Packer, J. I. & Parrett, G. A. Grounded in the Gospel: Building Believers the Old-Fashioned
Way. Grand Rapids, MI: Baker Books, 2010. 238pp.
By Chung Jiajun
Christians today disagree on how to approach education within the church.
Some stress the need for a solid apprehension of doctrine, often laid out in question-and-answer
format coupled with numerous proof-texts. Others, in reaction, stress instead the need for a
deep, personal appreciation of the Bible, only grasped by digesting whole books of the Bible or
memorising popular verses for application.
This question of approach becomes even more pressing when the church today sees a plummet
in biblical literacy. The Bible is perceived as tedious, obscure and bland, much less flavourful
than the television, Netflix or the world-wide Web. Unsurprisingly, this neglect begets
malnourished inner selves that, like starving orphans, scurry for scrap in the garbage—the
glittering refuse that our fallen world promises: pleasure, power and peace.
To address this problem, Packer and Parrett published Grounded in the Gospel: Building Believers
the Old-Fashioned Way, wherein they propose a solution—catechesis. It is “the church’s ministry of
grounding and growing God’s people in the Gospel and its implications for doctrine, devotion,
duty, and delight.” (p. 29) True to Packer, this packed definition unravels through ten chapters,
in four parts.
First, the authors show that catechesis is the church’s ministry. This may appear counterintuitive,
for the very word itself, catechesis, is often associated with Roman Catholics. But as the
authors uncover Old Testament precursors and New Testament examples, three themes recur:
rigorous instruction on the self-revealed Triune God, deepening appreciation of the life in
Christ, and an affectionate response to the Lord, expressed in love, gratitude and admiration.

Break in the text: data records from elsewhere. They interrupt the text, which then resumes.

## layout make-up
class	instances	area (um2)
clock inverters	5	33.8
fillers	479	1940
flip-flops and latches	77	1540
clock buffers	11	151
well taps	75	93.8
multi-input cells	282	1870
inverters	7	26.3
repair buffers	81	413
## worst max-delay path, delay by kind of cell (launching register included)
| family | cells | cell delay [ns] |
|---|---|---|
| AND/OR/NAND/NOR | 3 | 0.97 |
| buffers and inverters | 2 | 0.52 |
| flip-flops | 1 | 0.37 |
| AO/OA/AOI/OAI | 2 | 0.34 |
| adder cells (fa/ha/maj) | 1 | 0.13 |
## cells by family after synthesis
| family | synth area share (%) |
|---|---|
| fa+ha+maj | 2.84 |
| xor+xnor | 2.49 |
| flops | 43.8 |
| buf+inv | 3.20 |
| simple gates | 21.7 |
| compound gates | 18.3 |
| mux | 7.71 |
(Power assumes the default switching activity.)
## src/rtl/dadda_pkg.sv

```systemverilog
// Shared types and helpers for the Dadda multiplier datapath.
// Consumed by the product accumulator and its neighbours.
package dadda_pkg;

   localparam int PROD_W_DEF = 17;

   typedef enum logic [1:0] {
      IDLE  = 2'd0,
      ACCUM = 2'd1,
      HOLD  = 2'd2
   } state_t;

   // Increment that sticks at vmax instead of wrapping.
   function automatic logic [31:0] sat_inc(
      input logic [31:0] v,
      input logic [31:0] vmax
   );
      return (v >= vmax) ? vmax : v + 32'd1;
   endfunction

endpackage

```

## src/rtl/dadda_mac_accum.sv

```systemverilog
// Frame accumulator for the Dadda multiplier product stream.
// Sums beats per frame and presents one held result per frame.
module dadda_mac_accum
   import dadda_pkg::*;
#(
   parameter int PROD_W = PROD_W_DEF,
   parameter int ACC_W  = 24,
   parameter int CNT_W  = 8
) (
   input  logic              clk,
   input  logic              rst_n,
   input  logic              in_valid,
   output logic              in_ready,
   input  logic [PROD_W-1:0] in_prod,
   input  logic              in_last,
   output logic              out_valid,
   input  logic              out_ready,
   output logic [ACC_W-1:0]  out_acc,
   output logic [CNT_W-1:0]  out_count,
   output logic              out_ovf
);

   localparam logic [31:0] CNT_MAX =
      32'((64'd1 << CNT_W) - 64'd1);

   state_t           state;
   state_t           state_nx;
   logic [ACC_W-1:0] acc;
   logic [CNT_W-1:0] count;
   logic             ovf;

   logic             take;
   logic [ACC_W:0]   sum;
   logic             carry;
   logic [CNT_W-1:0] count_inc;

   assign take = in_valid && in_ready;

   // One ACC_W+1 bit add; the top bit is the carry out.
   assign sum = {1'b0, acc}
              + {{(ACC_W + 1 - PROD_W){1'b0}}, in_prod};
   assign carry = sum[ACC_W];

   assign count_inc =
      CNT_W'(sat_inc(32'(count), CNT_MAX));

   always_ff @(posedge clk or negedge rst_n) begin
      if (!rst_n) begin
         state <= IDLE;
      end else begin
         state <= state_nx;
      end
   end

   always_comb begin
      state_nx = state;
      unique case (state)
         IDLE, ACCUM: begin
            if (take) begin
               state_nx = in_last ? HOLD : ACCUM;
            end
         end
         HOLD: begin
            if (out_ready) begin
               state_nx = IDLE;
            end
         end
         default: state_nx = IDLE;
      endcase
   end

   // Handshake outputs decode the registered state only.
   always_comb begin
      in_ready  = 1'b1;
      out_valid = 1'b0;
      unique case (state)
         HOLD: begin
            in_ready  = 1'b0;
            out_valid = 1'b1;
         end
         default: begin
            in_ready  = 1'b1;
            out_valid = 1'b0;
         end
      endcase
   end

   always_ff @(posedge clk or negedge rst_n) begin
      if (!rst_n) begin
         acc       <= '0;
         count     <= '0;
         ovf       <= 1'b0;
         out_acc   <= '0;
         out_count <= '0;
         out_ovf   <= 1'b0;
      end else if (take) begin
         if (in_last) begin
            out_acc   <= sum[ACC_W-1:0];
            out_count <= count_inc;
            out_ovf   <= ovf | carry;
            acc       <= '0;
            count     <= '0;
            ovf       <= 1'b0;
         end else begin
            acc   <= sum[ACC_W-1:0];
            count <= count_inc;
            ovf   <= ovf | carry;
         end
      end
   end

endmodule

```

## config.mk

```make
export PLATFORM = sky130hd
export DESIGN_NAME = dadda_mac_accum
export DESIGN_NICKNAME = d
export VERILOG_FILES = /design/src/rtl/dadda_pkg.sv /design/src/rtl/dadda_mac_accum.sv
export SDC_FILE = /design/constraint.sdc
export NUM_CORES = 1
export LEC_CHECK = 0
export ABC_AREA = 0
export CORE_MARGIN = 3
export CORE_UTILIZATION = 54
export DETAILED_ROUTE_END_ITERATION = 16
export PLACE_DENSITY = 0.8
export RECOVER_POWER = 50
export SYNTH_ARGS = -nofsm -noshare
export SYNTH_HDL_FRONTEND = slang
export SYNTH_SLANG_ARGS = --single-unit
```

## constraint.sdc

```tcl
create_clock -name clk -period 3.5 [get_ports clk]
set_clock_uncertainty 0.2 [all_clocks]
set_input_delay 0.7 -clock clk [delete_from_list [all_inputs] [get_ports clk]]
set_output_delay 0.7 -clock clk [all_outputs]
set_load 0.05 [all_outputs]
```

Word level (Yosys, flattened, before mapping)
Index checks and enable logic that the tools add are counted.
{ "totals": {"output_inout_bits": 35, "reg_bits": 68, "wordCells": 30, "in_bits": 22} }
{ "classes": {"bitwise_logic": 1, "n_reduce_logical": 5, "mux": 10, "addsub": 2, "order_cmp": 1, "eq_ne": 4} }
{ "ops": {"columns": ["op", "count"], "rows": [
  ["24-bit by 17-bit adder with 25-bit output", 1],
  ["24-bit two-way mux", 1],
  ["8-bit two-way mux", 2],
  ["8-bit by 1-bit adder with 8-bit output (second input constant)", 1],
  ["8-bit >= comparator (second input constant)", 1],
  ["2-bit two-way mux", 3],
  ["2-bit inequality test (second input constant)", 2],
  ["2-bit case mux with 2 select lines", 1],
  ["2-bit AND reduction", 2],
  ["1-bit two-way mux", 3],
  ["2-bit by 1-bit == test with 1-bit output (second input constant)", 1],
  ["2-bit == test (second input constant)", 1],
  ["2-bit zero test", 1],
  ["2-bit OR reduction", 1],
  ["1-bit logical AND", 1],
  ["1-bit OR", 1]
]} }

Longest topological paths before layout
Gate-level depths: netlist (run 1).
{ "logic_depth": {"depth_word": 5, "ltp_mapped": 10, "depth_no_buf": 10} }

Worst setup path before layout (run 1)
OpenSTA, ideal clock, no wires.
{ "synth_path": {"path_type": "in2reg", "from": "in in_prod[0]", "to": "reg out_acc[22]", "path_buffers": 0, "arrival_time_ps": 2593, "slack_ps": 581, "path_stages": 10, "setup_ps": 126, "t_required_ps": 3174, "cell_sequence": "ha_1 -> inv_1 -> fa_1 -> nor2b_1 -> o21ai_1 -> o21ai_2 -> a31oi_1 -> o41ai_4 -> mux2i_1 -> nand3_1"} }
{ "synth_between": {"elab_chain_cells": 1} }
{ "synth_rtl": {"columns": ["item", "line", "source"], "rows": [
  ["start: declaration", "dadda_mac_accum.sv:14", "input logic [PROD_W-1:0] in_prod,"],
  ["24-bit by 17-bit adder with 25-bit output", "dadda_mac_accum.sv:41", "+ {{(ACC_W + 1 - PROD_W){1'b0}}, in_prod};"],
  ["end signal: assignment", "dadda_mac_accum.sv:98", "out_acc <= sum[ACC_W-1:0];"],
  ["end: declaration", "dadda_mac_accum.sv:18", "output logic [ACC_W-1:0] out_acc,"]
]} }
Every way passes these cells.
A chain may end at the register's enable or synchronous reset.

Final worst setup path (run 1)
{ "layout_path": {"from": "in in_prod[0]", "to": "reg acc[22]"} }
{ "layout_between": {"elab_chain_cells": 2} }
{ "layout_rtl": {"columns": ["item", "line", "source"], "rows": [
  ["24-bit by 17-bit adder with 25-bit output", "dadda_mac_accum.sv:41", null],
  ["24-bit two-way mux", "dadda_mac_accum.sv:97", "if (in_last) begin"],
  ["end signal: assignment", "dadda_mac_accum.sv:105", "acc <= sum[ACC_W-1:0];"],
  ["end: declaration", "dadda_mac_accum.sv:28", "logic [ACC_W-1:0] acc;"]
]} }
Every way passes these cells.

==> impl_metrics.tcl, run 1 <==
set metrics [dict create \
    status "complete, but fails checks" \
    failed_checks "max-capacitance violations, max-slew violations" \
    power_density_nw_per_um2 793 \
    cts_hold_buf 0 \
    synthMostInstantiatedCell "sky130_fd_sc_hd__dfrtp_1" \
    fill_cells 517 \
    totalWireLength_um 8610 \
    clock_tree.htree_level_count 3 \
    route.detailed.wl_per_inst_um 15.8 \
    drive_above_1_share_pct 6.87 \
    min_period_over_period_pct 90.2 \
    synth_edf_count 0 \
    reg2reg_depth 8 \
    worst_setup_path_start_kind "input port" \
    synthesized_nets 441 \
    drc 0 \
    yosys_register_bits 68 \
    reg2reg_slack_ps 770 \
    syn_inst 400 \
    synthMuxAreaShare_pct 0.841 \
    worstPathBufferInverterCount 3 \
    ys_async_sr_fraction_pct 100 \
    dr.pass1.iters 4 \
    synth-xor-area-share_pct 5.65 \
    dp.final_hpwl_um 6280 \
    fraction_of_power_consumed_by_combinational_cells_pct 49.3 \
    worstPathRequired_ps 3570 \
    post-place-cells 528 \
    floorplan.rows 29 \
    synth_common_cells "68 x sky130_fd_sc_hd__dfrtp_1, 60 x sky130_fd_sc_hd__nand2_1, 42 x sky130_fd_sc_hd__o21ai_0, 27 x sky130_fd_sc_hd__a21oi_1, 20 x sky130_fd_sc_hd__nor2_1" \
    yosys.area.top_type "sky130_fd_sc_hd__dfrtp_1" \
    critical_path.top_delay_family "compound AO/OA/AOI/OAI gates" \
    clockRootBuffer "sky130_fd_sc_hd__clkbuf_8" \
    power.share.sequential_pct 31.1 \
    vdd_drop_max_v 0.000479 \
    critical_r2r_capture "acc[15]" \
    grt_max_degree 36 \
    data_arrival_time_of_the_critical_path_ps 3230 \
    timing.hold.worst_endpoint "state[0]" \
    viasPerCell 5.88 \
    power_report.internal_total_w 0.00208 \
    flow.area_growth_from_synthesis_pct 23.6 \
    p_leak_nw 2.12 \
    timing.hold.ws_ps 277 \
    io_buffer_count 56 \
    final-hold-violation-count 0 \
    path_clk_slew_ps 70 \
    proportion_of_power_drawn_by_the_clock_network_pct 19.6 \
    nets_final 503 \
    worst_slew_pin_slew_ps 1870 \
    critical_path_peak_fanout 4 \
    max_clock_freq_mhz 317 \
    main_combinational_cell_family_by_area_after_synthesis "compound AO/OA/AOI/OAI gates" \
    post-synth-top-area-fraction_pct 45.7 \
    die-area_um2 7920 \
    worst_r2r_startpoint "acc[8]" \
    cts_buffer_depth 2 \
    rsz_0062_raised_after_global_routing "false" \
    post_synth_instance_area_um2 3720 \
    postcts_setup_bufs 0 \
    synth-warning-count 0 \
    cts.sink_count 68 \
    die_height_um 89.0 \
    postSynthAreaPerCell_um2 9.30 \
    max_cap_violations 3 \
    num_vias 3191 \
    cts_made_buffers 9 \
    period_minus_slack_ps 3160 \
    fin_ws_ps 344 \
    multiInputGateArea_um2 1910 \
    latest_clock_arrival_within_the_worst_skew_pair_ps 340 \
    seqCellArea_um2 1700 \
    grt_first_pass_wirelength_um 14800 \
    floorplan.initialDensity_pct 57.3 \
    io-pin-count 57 \
    number_of_instances_resized_during_post_cts_repair 0 \
    synth-main-ff-cell "sky130_fd_sc_hd__dfrtp_1" \
    synth_sequential_area_ratio_pct 45.7 \
    synth_area_leaders "sky130_fd_sc_hd__dfrtp_1 46%, sky130_fd_sc_hd__ha_1 6.1%, sky130_fd_sc_hd__nand2_1 6.1%, sky130_fd_sc_hd__o21ai_0 5.6%, sky130_fd_sc_hd__xnor2_1 3.8%" \
    cp-end-kind "flip-flop" \
    worst_path_max_delay_cell "sky130_fd_sc_hd__clkdlybuf4s50_1" \
    slew_headroom_pct -24.8 \
    cell_count_final_fillers_out 543 \
    detailedRoute.firstIterationViolations 162 \
    place_congestion 0.968 \
    floorplan.core_area_um2 6490 \
    compound_gate_fraction_of_synth_area_pct 23.1 \
    hp-class "flip-flop to flip-flop" \
    holdPathStages 1 \
    crit_type "input port to flip-flop" \
    ant_nets 0 \
    power.share.switching_pct 42.9 \
    number_of_global_route_vias_before_repair 3317 \
    yosys.area_share.simple_pct 15.2 \
    synth_adder_area_share_pct 6.59 \
    switching_power_w 0.00156 \
    worst_hold_launch "state[1]" \
    timing.final.setup_violations 0 \
    post-place-ws_ps -2.18 \
    globalRouteTotalUtil_pct 23.8 \
    grt_antenna_before_repair 0 \
    synth.distinct_cells 49 \
    worst_path_largest_cell_delay_ps 460 \
    die_x_um 89.0 \
    timing.critical_path.cells "clkdlybuf4s50_1, ha_1, inv_1, fa_1, nor2b_1, o21ai_1, o21ai_2, a31oi_1, o41ai_4, buf_4, a22oi_1, nand2_1" \
    antennaDiodeCount 0 \
    tritoncts_clock_tree "built" \
    grt_remaining_overflow 0 \
    final_max_slew_viol_count 106 \
]
cells by family (layout without fill, tap and decap cells):
group	count (synthesis)	count (layout)
buf+inv	29	95
simple gates	125	125
xor+xnor	24	24
fa+ha+maj	19	19
compound gates	132	132
mux	3	3
flops	68	68
placed cells by master (no fill, tap or decap), types with 3 or more instances in the layout:
cell type / instances
sky130_fd_sc_hd__a21o_1: 10
sky130_fd_sc_hd__xor2_1: 8
sky130_fd_sc_hd__o21ai_0: 42
sky130_fd_sc_hd__a211o_1: 3
sky130_fd_sc_hd__nand4_1: 3
sky130_fd_sc_hd__nand2_1: 60
sky130_fd_sc_hd__xnor2_1: 16
sky130_fd_sc_hd__nor3_1: 5
sky130_fd_sc_hd__nor2b_1: 7
sky130_fd_sc_hd__a22o_1: 6
sky130_fd_sc_hd__dfrtp_1: 68
sky130_fd_sc_hd__or3_1: 3
sky130_fd_sc_hd__ha_1: 18
sky130_fd_sc_hd__inv_1: 10
sky130_fd_sc_hd__a21oi_1: 27
sky130_fd_sc_hd__clkbuf_1: 6
sky130_fd_sc_hd__clkdlybuf4s50_1: 53
sky130_fd_sc_hd__nand3_1: 12
sky130_fd_sc_hd__nor2_1: 20
sky130_fd_sc_hd__a31oi_1: 13
sky130_fd_sc_hd__clkbuf_8: 10
sky130_fd_sc_hd__buf_4: 8
sky130_fd_sc_hd__o31ai_1: 6
sky130_fd_sc_hd__and3_1: 8
flip-flops by register name, summed over array words and instances, names as in the netlist:
| signal | count |
|---|---|
| acc | 24 |
| count | 8 |
| out_acc | 24 |
| out_count | 8 |
| out_ovf | 1 |
| ovf | 1 |
| state | 2 |
per-layer routing:
metal  wire [um]  global-route usage (%)  share of wire (%)
met1        3930                    30.7                 46
met2        4070                    39.5                 47
met3         388                    3.50                4.5
met4         216                    11.6                2.5
met5           0                       0                  0
worst reg2reg max path: stages (launching register included):
cell	delay, ps
sky130_fd_sc_hd__dfrtp_1	390
sky130_fd_sc_hd__ha_1	360
sky130_fd_sc_hd__and3_4	230
sky130_fd_sc_hd__a31o_1	210
sky130_fd_sc_hd__a211o_1	320
sky130_fd_sc_hd__a21bo_1	240
sky130_fd_sc_hd__a311oi_2	290
sky130_fd_sc_hd__xor2_1	230
sky130_fd_sc_hd__o31ai_1	90
cell type report:
cell class                      count  area share (%)
Timing Repair Buffer               69            13.8
Clock inverter                      4            1.61
Sequential cell                    68            37.0
Tap cell                           77            2.09
Inverter                           11           0.898
Multi-Input combinational cell    303            41.5
Clock buffer                       11            3.07
worst max path at each step:
stage | from | to | slack (ps) | depth (start not counted)
after floorplan | in_prod[0] | out_acc[22] | 580 | 10
after global placement | in_prod[0] | out_acc[22] | 80 | 11
after detailed placement | in_prod[0] | out_acc[22] | -2 | 11
after CTS | in_prod[0] | out_acc[22] | 360 | 11
after global routing | in_prod[0] | acc[22] | 140 | 12
final | in_prod[0] | acc[22] | 340 | 12
power by group through the flow:
stage / logic, W / clock network [W] / registers (W)
after floorplan: 0.000865 / 0 / 0.00154
after global placement: 0.00177 / 0 / 0.00114
after detailed placement: 0.00180 / 0 / 0.00115
after CTS: 0.00181 / 0.000721 / 0.00114
after global routing: 0.00196 / 0.000758 / 0.00116
final: 0.00180 / 0.000713 / 0.00113
metrics by stage:
stage	utilization, %	instance area, um^2	total power (W)	setup TNS, ps
finish	70.8	4600	0.00365	0
global route	70.8	4600	0.00388	0
CTS	71.1	4620	0.00367	0
detailed placement	67.8	4400	0.00295	-2.18
global placement	67.8	4400	0.00290	0
floorplan	-	3720	0.00241	0
Power figures use the tool's default switching activity.
==> run 2, diff against run 1 <==
Settings changed: CAP_MARGIN set to 40.
Clock period 3.5 ns to 3.3 ns, I/O delays scaled along.
==> run 2 against run 1 <==
  * The run still ends with max-capacitance violations, max-slew violations left
  * Core utilization is 1.1 points higher
  * Sequential cell count stayed put
  * Clock power is 0.7% lower
  * Worst hold slack worse by 7.1 ps
  * Sequential power is 6% higher
  * Global-route usage is 0.45 points higher
==> impl_metrics.tcl, run 2 (same netlist as run 1, synthesis figures left out) <==
set metrics [dict create \
    timing.hold.ws_ps 270 \
    power_report.internal_total_w 0.00220 \
    floorplan.core_area_um2 6490 \
    cts_buffer_depth 2 \
    floorplan.initialDensity_pct 57.3 \
    io_buffer_count 56 \
    vdd_drop_max_v 0.000487 \
    postcts_setup_bufs 0 \
    fraction_of_power_consumed_by_combinational_cells_pct 51.2 \
    final_max_slew_viol_count 33 \
    min_period_over_period_pct 92.2 \
    proportion_of_power_drawn_by_the_clock_network_pct 18.1 \
    power_density_nw_per_um2 838 \
    die_x_um 89.0 \
    cts_made_buffers 9 \
    die-area_um2 7920 \
    dp.final_hpwl_um 6350 \
    place_congestion 0.908 \
    drive_above_1_share_pct 9.41 \
    grt_antenna_before_repair 0 \
    max_clock_freq_mhz 329 \
    mostFrequentLayoutCells "68 x sky130_fd_sc_hd__dfrtp_1, 60 x sky130_fd_sc_hd__nand2_1, 53 x sky130_fd_sc_hd__clkdlybuf4s50_1, 42 x sky130_fd_sc_hd__o21ai_0, 27 x sky130_fd_sc_hd__a21oi_1" \
    layout_top_registers "acc: 24 flops, out_acc: 24 flops" \
    clockRootBuffer "sky130_fd_sc_hd__clkbuf_8" \
    cts_hold_buf 0 \
    detailedRoute.firstIterationViolations 245 \
    fin_ws_ps 258 \
    failed_checks "max-capacitance violations, max-slew violations" \
    dpl_cell_area_um2 4500 \
    grt_max_degree 38 \
    path_clk_slew_ps 80 \
    nets_final 514 \
    die_height_um 89.0 \
    period_minus_slack_ps 3040 \
    hp-class "flip-flop to flip-flop" \
    post-place-ws_ps -121 \
    globalRouteTotalUtil_pct 24.3 \
    worstPathRequired_ps 3370 \
    cts.sink_count 68 \
    flow.area_growth_from_synthesis_pct 25.5 \
    fill_cells 486 \
    grt_first_pass_wirelength_um 14800 \
    viasPerCell 5.86 \
    finish.utilization_pct 71.9 \
    tritoncts_clock_tree "built" \
    floorplan.rows 29 \
    number_of_instances_resized_during_post_cts_repair 0 \
    io-pin-count 57 \
    final-hold-violation-count 0 \
    worst_setup_path_start_kind "input port" \
    critical_path_peak_fanout 5 \
    dr.pass1.iters 4 \
    power.share.sequential_pct 30.7 \
    route.detailed.wl_per_inst_um 16.0 \
    clock_tree.htree_level_count 3 \
    drc 0 \
    aggregate_negative_setup_slack_ps 0 \
    data_arrival_time_of_the_critical_path_ps 3120 \
    final_common_cell "sky130_fd_sc_hd__dfrtp_1" \
    final_design_area_no_fill_um2 4670 \
    ant_nets 0 \
    timing.final.setup_violations 0 \
    totalWireLength_um 8860 \
    antennaDiodeCount 0 \
    max_cap_violations 1 \
    rsz_0062_raised_after_global_routing "false" \
    num_vias 3250 \
    switching_power_w 0.00171 \
    status "complete, but fails checks" \
    grt_remaining_overflow 0 \
    cp-end-kind "flip-flop" \
    power.share.switching_pct 43.7 \
    p_leak_nw 2.16 \
    number_of_global_route_vias_before_repair 3220 \
    latest_clock_arrival_within_the_worst_skew_pair_ps 350 \
    worst_slew_pin_slew_ps 1740 \
    slew_headroom_pct -16.3 \
    crit_type "input port to flip-flop" \
]
==> run 2: through the flow <==
| stage | total power, W | std cells |
|---|---|---|
| final | 0.00391 | 555 |
| after global routing | 0.00415 | 555 |
| after CTS | 0.00392 | 555 |
| after detailed placement | 0.00321 | 539 |
| after global placement | 0.00316 | 539 |
| after floorplan | 0.00255 | 400 |
==> run 2: worst max-delay path, cell delays in order <==
cell	delay (ps)
sky130_fd_sc_hd__clkdlybuf4s50_1	460
sky130_fd_sc_hd__ha_1	160
sky130_fd_sc_hd__inv_1	60
sky130_fd_sc_hd__fa_1	390
sky130_fd_sc_hd__nor2b_1	140
sky130_fd_sc_hd__o21ai_1	90
sky130_fd_sc_hd__o21ai_2	190
sky130_fd_sc_hd__buf_4	150
sky130_fd_sc_hd__a31o_2	180
sky130_fd_sc_hd__a211oi_2	100
sky130_fd_sc_hd__or3_1	350
sky130_fd_sc_hd__a31oi_1	180
==> run 2: power groups by stage <==
stage	clock [W]	sequential [W]	combinational, W
floorplan	0	0.00163	0.000918
global placement	0	0.00121	0.00195
detailed placement	0	0.00121	0.00200
CTS	0.000712	0.00120	0.00201
global route	0.000754	0.00123	0.00217
finish	0.000708	0.00120	0.00200
==> run 2: area by class of cell <==
| class | instances | area (um^2) | share of cell area (%) |
|---|---|---|---|
| multi-input combinational | 303 | 1910 | 40.9 |
| sequential | 68 | 1700 | 36.5 |
| timing repair buffer | 80 | 717 | 15.4 |
| clock buffer | 10 | 138 | 2.95 |
| tap | 77 | 96.3 | 2.06 |
| clock inverter | 6 | 63.8 | 1.37 |
| inverter | 11 | 41.3 | 0.884 |
==> run 2: final timing paths <==
path | startpoint | endpoint | slack [ps] | cells past startpoint
setup / recovery | in_prod[0] | out_acc[20] | 260 | 12
hold / removal | state[1] | state[0] | 270 | 1
setup reg to reg | acc[0] | out_acc[20] | 640 | 11
hold reg to reg | state[1] | state[0] | 270 | 1
max in group asynchronous | rst_n | acc[5] | 650 | 2
min in group asynchronous | rst_n | out_acc[12] | 560 | 1
==> run 2: metal layers <==
layer	global-route usage [%]	vias to the layer above	part of all wire [%]
met1	31.1	1547	44
met3	3.87	20	5.4
li1	-	1580	-
met2	40.0	103	48
met5	0	-	0
met4	12.3	0	2.4
==> run 3, diff against run 2 <==
Settings changed: SLEW_MARGIN set to 10.
==> results of run 3 <==
Final layout, timing and power as in run 2 (identical DEF).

Most significantly, this ministry is modelled and mandated by our Lord Jesus Christ, the “model
catechist” who began “the ministry of serious, sustained, systematic, and substantive teaching—
“teaching them to observe all that I have commanded you” (Matt. 28:20).” (pp. 49-50) Our
attempts at catechesis flows from His.
The history of catechesis is thus the church attempting to imitate and obey Christ. Of all
attempts, three periods shine brightest: the development of the catechumenate under Augustine
(second through fifth centuries), the revival of nation-wide catechesis under Luther and Calvin
(the sixteenth century Reformation), and its practice among families under Baxter and the
Puritans (seventeenth century). Through these golden ages and the declines in between, the
authors draw lessons that develop into their proposal for catechesis in our time: determining
the content and process of catechesis.
This content, unchanging through church history, is communicated through the four fixtures: the
Apostles’ Creed, the Decalogue (the Ten Commandments), the Lord’s Prayer, and the
Sacraments. They encapsulate both the Gospel—the climax and summary of the Bible’s story
in God saving sinners—and its implications for our beliefs, relationship with God, and conduct.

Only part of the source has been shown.